[WHAT IS REQUIRED]:
Starting with the line that contains "the second run", copy every remaining line of the data below exactly, the last one included.

+===+

This is an optimization exercise on Yosys and OpenROAD, whose aim is small area, a short achievable clock period and few clock cycles per item, not a production implementation. The RTL was checked by simulation tests, not by an equivalence proof against the original design.

Design siso_maxlog, start of the top module:
module siso_maxlog #(
  parameter int W      = 8,
  parameter int AW     = 12,
  parameter int N      = 64,
  parameter int ADDR_W = $clog2(N)
) (
  input  logic                 clk_p_i,
  input  logic                 reset_n_i,
  input  logic                 in_valid_i,
  output logic                 in_ready_o,
  input  logic signed [W-1:0]  sys_i,
  input  logic signed [W-1:0]  par_i,
  input  logic signed [W-1:0]  apr_i,
  output logic                 out_valid_o,
  input  logic                 out_ready_i,
  output logic signed [W-1:0]  ext_o,
  output logic [ADDR_W-1:0]    out_idx_o,
  output logic                 out_last_o,
  output logic                 busy_o
);
  localparam int MW = 13;                       
  typedef logic signed [MW-1:0] m_t;           
  typedef logic signed [11:0]   d_t;           
  function automatic logic ge(input m_t a, input m_t b);
    m_t d;
    d  = a - b;
    ge = ~d[MW-1];
  endfunction
  function automatic m_t s8(input logic [7:0] v);   s8  = {{5{v[7]}}, v};  endfunction
  function automatic m_t s9(input logic [8:0] v);   s9  = {{4{v[8]}}, v};  endfunction
  function automatic m_t s10(input logic [9:0] v);  s10 = {{3{v[9]}}, v};  endfunction
  function automatic m_t s12(input logic [11:0] v); s12 = {v[11], v};      endfunction
  function automatic m_t mx(input m_t a, input m_t b);
    if (ge(a, b)) mx = a;
    else          mx = b;
  endfunction
  localparam int FW = 12;
  typedef logic signed [FW-1:0] f_t;
  function automatic f_t fmx(input f_t a, input f_t b);
    f_t d;
    d = a - b;
    if (!d[FW-1]) fmx = a;
    else          fmx = b;
  endfunction
  function automatic logic [4*FW-1:0] fwd(input logic [4*FW-1:0] a, input logic [8:0] l9, input logic [7:0] p8, input logic [9:0] lp10);
    f_t a0, a1, a2, a3, l, p, lp;
    a0 = a[0*FW +: FW]; a1 = a[1*FW +: FW]; a2 = a[2*FW +: FW]; a3 = a[3*FW +: FW];
    l  = {{3{l9[8]}}, l9};
    p  = {{4{p8[7]}}, p8};
    lp = {{2{lp10[9]}}, lp10};
    fwd[0*FW +: FW] = fmx(a0,      a1 + lp);
  ...
For scale: about 7300 cells after synthesis, roughly 46 I/O pins, roughly 97000 um^2 of cells after synthesis.
clock: 28.0 ns
lec_check: 0
cap_margin: 20
core_margin: 2
core_utilization: 40
cts_cluster_diameter: 80
cts_cluster_size: 30
slew_margin: 20
standard.sh (not shown) runs the stock make flow with config.mk's settings and CLKGATE_MAP_FILE= SYNTH_SCRIPT=/design/flow/synth_recipe.tcl, a recipe that flattens the netlist after the stock synthesis.
==> flow/flow/run.sh <==
#!/bin/bash
# Layout: the standard flow (standard synthesis, floorplan, placement, CTS, routing),
# unchanged except that the port buffers are sky130_fd_sc_hd__buf_4 instead of the cell
# buffer_ports picks by default. Every port still gets its own buffer.
# The full output of the flow goes to flow_standard.log; ORFS keeps each step's log under orfs/logs.
set -euo pipefail
bash standard.sh "BUFFER_PORTS_ARGS=-buffer_cell sky130_fd_sc_hd__buf_4" finish > flow_standard.log 2>&1
Testbench counts at the start, summed over its fixed seeds: cycles 8,736, items 8,192.
Then changed:
--- a/flow/design.v
+++ b/flow/design.v
@@ -67,28 +67,26 @@
     pk = {d[34:24], d[22:12], d[10:0]};
   endfunction
   function automatic logic [35:0] upk(input logic [32:0] v);
     upk = {v[32], v[32:22], v[21], v[21:11], v[10], v[10:0]};
   endfunction
   localparam logic [35:0] INIT_N = {12'hc00, 12'hc00, 12'hc00};    
   logic        in_rdy;
   logic        ir_v, sk_v;
-  logic [23:0] ir_d;
-  logic [16:0] ir_x, sk_d;          
+  logic [23:0] ir_d, sk_d;
   logic        f_take;             
-  logic [16:0] f_d;                 
+  logic [23:0] f_d;
   logic        f_av;
   logic in_rdy_q;                  
   logic started;                   
   assign in_rdy_q   = started && !(ir_v && sk_v);
   assign in_ready_o = in_rdy;
   assign f_av = sk_v | ir_v;
-  assign ir_x = {ir_d[15:8], {ir_d[7], ir_d[7:0]} + {ir_d[23], ir_d[23:16]}};    
-  assign f_d  = sk_v ? sk_d : ir_x;
+  assign f_d  = sk_v ? sk_d : ir_d;
   logic ir_v_n, sk_v_n;
   always_comb begin
     sk_v_n = sk_v;
     if (sk_v) begin
       if (f_take) sk_v_n = ir_v;
     end else begin
       if (ir_v && !f_take) sk_v_n = 1'b1;
     end
@@ -105,17 +103,17 @@
       ir_v   <= ir_v_n;
       sk_v   <= sk_v_n;
       in_rdy <= !(ir_v_n && sk_v_n);
       started <= 1'b1;
     end
   end
   always_ff @(posedge clk_p_i) begin
     if (in_rdy_q) ir_d <= {sys_i, par_i, apr_i};
-    if ((sk_v && f_take) || (!sk_v && !f_take)) sk_d <= ir_x;
+    if ((sk_v && f_take) || (!sk_v && !f_take)) sk_d <= ir_d;
   end
   logic [16:0] ram0 [24];          
   logic [16:0] ram1 [24];          
   logic [16:0] ram2 [16];          
   logic [5:0]  ram_wa, ram_ra, ram_rb;
   logic [16:0] ram_qa, ram_qb;
   function automatic logic [1:0] bnk(input logic [2:0] ss);
     case (ss)
@@ -180,27 +178,27 @@
       kb    <= kb_n;
       pb    <= pb_n;
       b_act <= b_act_n;
       pend  <= pend_n;
     end
   end
   logic [8:0]  f_lsa;
   logic [9:0]  f_lp;
-  assign f_lsa = f_d[8:0];
-  assign f_lp  = {f_lsa[8], f_lsa} + {{2{f_d[16]}}, f_d[16:9]};       
+  assign f_lsa = {f_d[7], f_d[7:0]} + {f_d[23], f_d[23:16]};         
+  assign f_lp  = {f_lsa[8], f_lsa} + {{2{f_d[15]}}, f_d[15:8]};       
   assign ram_wa = pf ? ~fm : fm;
   logic [1:0] wbk, rbk_a, rbk_b;
   logic [4:0] wli, rli_a, rli_b, rl0, rl1, rl2;
   assign wbk   = bnk(ram_wa[5:3]);
   assign wli   = {bhi(ram_wa[5:3]), ram_wa[2:0]};
   always_ff @(posedge clk_p_i) begin
-    if (f_take && wbk == 2'd0) ram0[wli] <= f_d;
-    if (f_take && wbk == 2'd1) ram1[wli] <= f_d;
-    if (f_take && wbk == 2'd2) ram2[wli[3:0]] <= f_d;
+    if (f_take && wbk == 2'd0) ram0[wli] <= {f_d[15:8], f_lsa};
+    if (f_take && wbk == 2'd1) ram1[wli] <= {f_d[15:8], f_lsa};
+    if (f_take && wbk == 2'd2) ram2[wli[3:0]] <= {f_d[15:8], f_lsa};
   end
   logic [16:0] rq0, rq1, rq2;
   logic [1:0]  rbk_a_r, rbk_b_r;
   logic [4:0]  rl0_r, rl1_r, rl2_r;
   assign rbk_a = bnk(ram_ra[5:3]);
   assign rbk_b = bnk(ram_rb[5:3]);
   assign rli_a = {bhi(ram_ra[5:3]), ram_ra[2:0]};
   assign rli_b = {bhi(ram_rb[5:3]), ram_rb[2:0]};
@@ -234,17 +232,17 @@
   always_ff @(posedge clk_p_i or negedge reset_n_i) begin
     if (!reset_n_i) f1_v <= 1'b0;
     else            f1_v <= f_take;
   end
   always_ff @(posedge clk_p_i) begin
     f1_m   <= fm;
     f1_p   <= pf;
     f1_lsa <= f_lsa;
-    f1_par <= f_d[16:9];
+    f1_par <= f_d[15:8];
     f1_lp  <= f_lp;
   end
   always_ff @(posedge clk_p_i) begin
     if (f1_v && f1_m != 6'd63)
       alpha1 <= fwd((f1_m == 6'd0) ? unnrm(INIT_N) : alpha1,
                     f1_lsa, f1_par, f1_lp);
   end
   assign alpha1_n = nrm(alpha1);
@@ -468,25 +466,25 @@
     end
   end
   always_ff @(posedge clk_p_i) begin
     if (head_free) oh <= (q_n != 2'd0) ? q[q_rp] : r_ent;
     if (b2_v) q[q_wp] <= r_ent;           
   end
   assign out_valid_o = ov;
   assign ext_o       = oh;
-  assign out_idx_o   = ~oidx;
+  assign out_idx_o   = oidx;
   assign out_last_o  = olast;
   always_ff @(posedge clk_p_i or negedge reset_n_i) begin
     if (!reset_n_i) begin
-      oidx  <= 6'd0;
+      oidx  <= 6'd63;
       olast <= 1'b0;
     end else if (pop) begin
-      oidx  <= oidx + 6'd1;
-      olast <= (oidx == 6'd62);
+      oidx  <= oidx - 6'd1;
+      olast <= (oidx == 6'd1);
     end
   end
   logic [5:0] in_cnt;
   logic [7:0] owed;
   logic       bsy;
   logic       acc;
   logic [5:0] in_cnt_n;
   logic [7:0] owed_n;
Result: Wire length shrinks slightly. Setup slack gets worse by 0.13 ns. Synthesized cell count shrinks slightly. Die area is about the same. Maximum frequency shrinks slightly. Cell count shrinks slightly. Clock-buffer cell count shrinks by 7. Critical path depth shrinks by 6. Global-route usage is about the same. Synthesized area barely changes. Clock skew grows by 0.057 ns.
Testbench counts after the change, summed over its fixed seeds: cycles 8,736, items 8,192.

## port drivers added, routing unchanged
In the flow no input, the clock included, has a driving cell. The finished layouts below were timed again as built, in two steps. Step 1 assumes that a clkbuf_16 drives the clock port and a buf_2 every other input. Step 2 moves the port delays by t, midway between the first and last clock arrival at a register: inputs arrive t later, outputs are due t later. That takes back most of the time a late clock gives input paths. a / b / c = ideal / step 1 / step 2; a / b = the first two.
run | t (ns) | setup slack, ns | hold WS [ns] | worst register clock-pin slew, ns
the first run | 0.880 | 20.854 / 20.848 / 20.033 | 0.477 / 0.477 / 0.477 | 0.12 / 0.12
the second run | 0.919 | 20.727 / 20.632 / 20.393 | 0.423 / 0.423 / 0.423 | 0.12 / 0.12
After both steps every run listed still meets setup and hold. The setup slack of the first run, which loses most, moves by -0.006 ns with the drivers and by -0.821 ns with both steps.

+===+

[SOLUTION TO THIS TASK]:
the second run | 0.919 | 20.727 / 20.632 / 20.393 | 0.423 / 0.423 / 0.423 | 0.12 / 0.12
After both steps every run listed still meets setup and hold. The setup slack of the first run, which loses most, moves by -0.006 ns with the drivers and by -0.821 ns with both steps.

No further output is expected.